As the years go by, so many things change; sometimes for the better. Sometimes not. One thing I’ve noticed is that we are continuing to wear summer clothes long after the children have returned to school. We used to switch to warmer wear in dark colours at the end of the first week in September, didn’t we? The weather has now changed, and I am now packing up all my light summer gear and replace it with long-sleeved shirts and blouses . . . and then decide which I can bear to wear again and which should go to the charity shop.

The next story – False Witness – is coming along a treat although, yes, I fear I am going to be editing the Ms right up to the last minute. I had great fun trying to encode a password which the hero needs to release stolen money from a foreign bank. Somewhere I’d read a particular method of doing it . . but where?

I tried writing out numbers 0 to 9 across the top of the page and under that I wrote out all the letters of the alphabet from l to 26, starting back to no l when I reach the letter K. Then I took the key word and translated it into numbers. I think – I hope – it works. I’m sure many of you will have a better way of doing it, but . . . well, it was a fun thing to do for a story.

So, the garden in autumn. I cut the last of the sweet peas and cleared the pots in which they’d grown, but I left the runner beans as they’d produced a final flowering. The tiny cyclamens, only a few inches high, have seeded themselves everywhere and I haven’t the heart to turf them out. The fuchsias are still flowering as are the cosmos and those yellow daisy-like flowers that I’ve never known the name of, which were given me by a friend when we first moved here, nearly sixty years ago.

Mother Owlet has been lecturing her brood about the beauties of nature. Naughty Awol isn’t taking any notice, of course. Hope continues to hope. See them here.

The next short story from the archives is: Excuse Me! Two of our old friends struggle with a man who doesn’t seem to know right from wrong. Or does he? See it here.

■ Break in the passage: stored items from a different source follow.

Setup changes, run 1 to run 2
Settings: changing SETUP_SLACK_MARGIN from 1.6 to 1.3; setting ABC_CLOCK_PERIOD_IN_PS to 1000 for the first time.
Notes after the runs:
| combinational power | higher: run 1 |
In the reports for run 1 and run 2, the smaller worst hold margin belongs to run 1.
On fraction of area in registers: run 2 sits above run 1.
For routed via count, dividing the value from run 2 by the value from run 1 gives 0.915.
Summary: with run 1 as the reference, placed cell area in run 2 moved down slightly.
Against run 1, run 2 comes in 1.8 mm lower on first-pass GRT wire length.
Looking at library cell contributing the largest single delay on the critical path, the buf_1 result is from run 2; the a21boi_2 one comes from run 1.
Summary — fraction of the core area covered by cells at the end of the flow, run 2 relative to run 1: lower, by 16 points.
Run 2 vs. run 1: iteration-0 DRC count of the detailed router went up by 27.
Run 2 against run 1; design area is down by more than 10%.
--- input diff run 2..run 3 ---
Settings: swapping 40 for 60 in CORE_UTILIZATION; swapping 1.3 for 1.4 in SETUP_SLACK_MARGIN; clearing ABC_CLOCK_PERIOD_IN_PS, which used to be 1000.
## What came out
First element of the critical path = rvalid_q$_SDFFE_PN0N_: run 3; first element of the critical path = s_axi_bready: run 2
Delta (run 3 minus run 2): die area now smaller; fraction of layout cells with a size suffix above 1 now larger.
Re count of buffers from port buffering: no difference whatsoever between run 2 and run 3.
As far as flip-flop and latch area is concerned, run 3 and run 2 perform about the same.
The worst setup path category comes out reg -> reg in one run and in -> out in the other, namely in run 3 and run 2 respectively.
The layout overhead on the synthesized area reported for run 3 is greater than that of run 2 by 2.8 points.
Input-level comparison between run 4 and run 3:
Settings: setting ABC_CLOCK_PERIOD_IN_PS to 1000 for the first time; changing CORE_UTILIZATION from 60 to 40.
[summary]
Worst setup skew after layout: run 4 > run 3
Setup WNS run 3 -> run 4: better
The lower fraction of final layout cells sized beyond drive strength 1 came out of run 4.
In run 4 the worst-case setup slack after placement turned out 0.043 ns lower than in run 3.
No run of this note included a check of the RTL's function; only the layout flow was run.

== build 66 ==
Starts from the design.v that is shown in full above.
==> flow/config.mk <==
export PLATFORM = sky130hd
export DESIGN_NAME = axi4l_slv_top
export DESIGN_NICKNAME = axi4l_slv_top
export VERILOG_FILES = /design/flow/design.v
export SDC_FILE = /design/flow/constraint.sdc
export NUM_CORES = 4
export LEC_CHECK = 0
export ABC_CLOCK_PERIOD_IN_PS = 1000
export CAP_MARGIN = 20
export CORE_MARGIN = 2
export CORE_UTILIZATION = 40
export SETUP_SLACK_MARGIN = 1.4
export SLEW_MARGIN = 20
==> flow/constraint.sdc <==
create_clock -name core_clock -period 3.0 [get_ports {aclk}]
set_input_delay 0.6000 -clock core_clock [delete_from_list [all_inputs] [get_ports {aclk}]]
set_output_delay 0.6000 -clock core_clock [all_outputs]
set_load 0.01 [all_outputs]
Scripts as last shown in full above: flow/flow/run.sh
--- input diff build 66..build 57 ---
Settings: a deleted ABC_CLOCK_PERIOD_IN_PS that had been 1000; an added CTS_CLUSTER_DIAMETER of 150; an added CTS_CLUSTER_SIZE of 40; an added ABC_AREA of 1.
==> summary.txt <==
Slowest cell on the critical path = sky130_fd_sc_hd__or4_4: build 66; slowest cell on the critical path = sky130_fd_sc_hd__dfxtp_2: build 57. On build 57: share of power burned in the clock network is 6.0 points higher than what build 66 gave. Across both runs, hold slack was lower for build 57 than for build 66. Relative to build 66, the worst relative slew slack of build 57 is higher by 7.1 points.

Joffe Books brought out the first two Ellie Quicke mysteries on Kindle as follows: Murder at the Altar — 16 September, Murder by Poison Pen – 23 September and Murder of Innocence — Sat, 30 September. (Please note the title of No 2 was originally Murder by Suicide, but the new title fits the series better)

Now the next lot are going to come out on Kindle as follows: October 7th, Murder by Accident, and l8th, Murder in the Garden.

A blessing on those who can manage to tell you their problems in less than five minutes.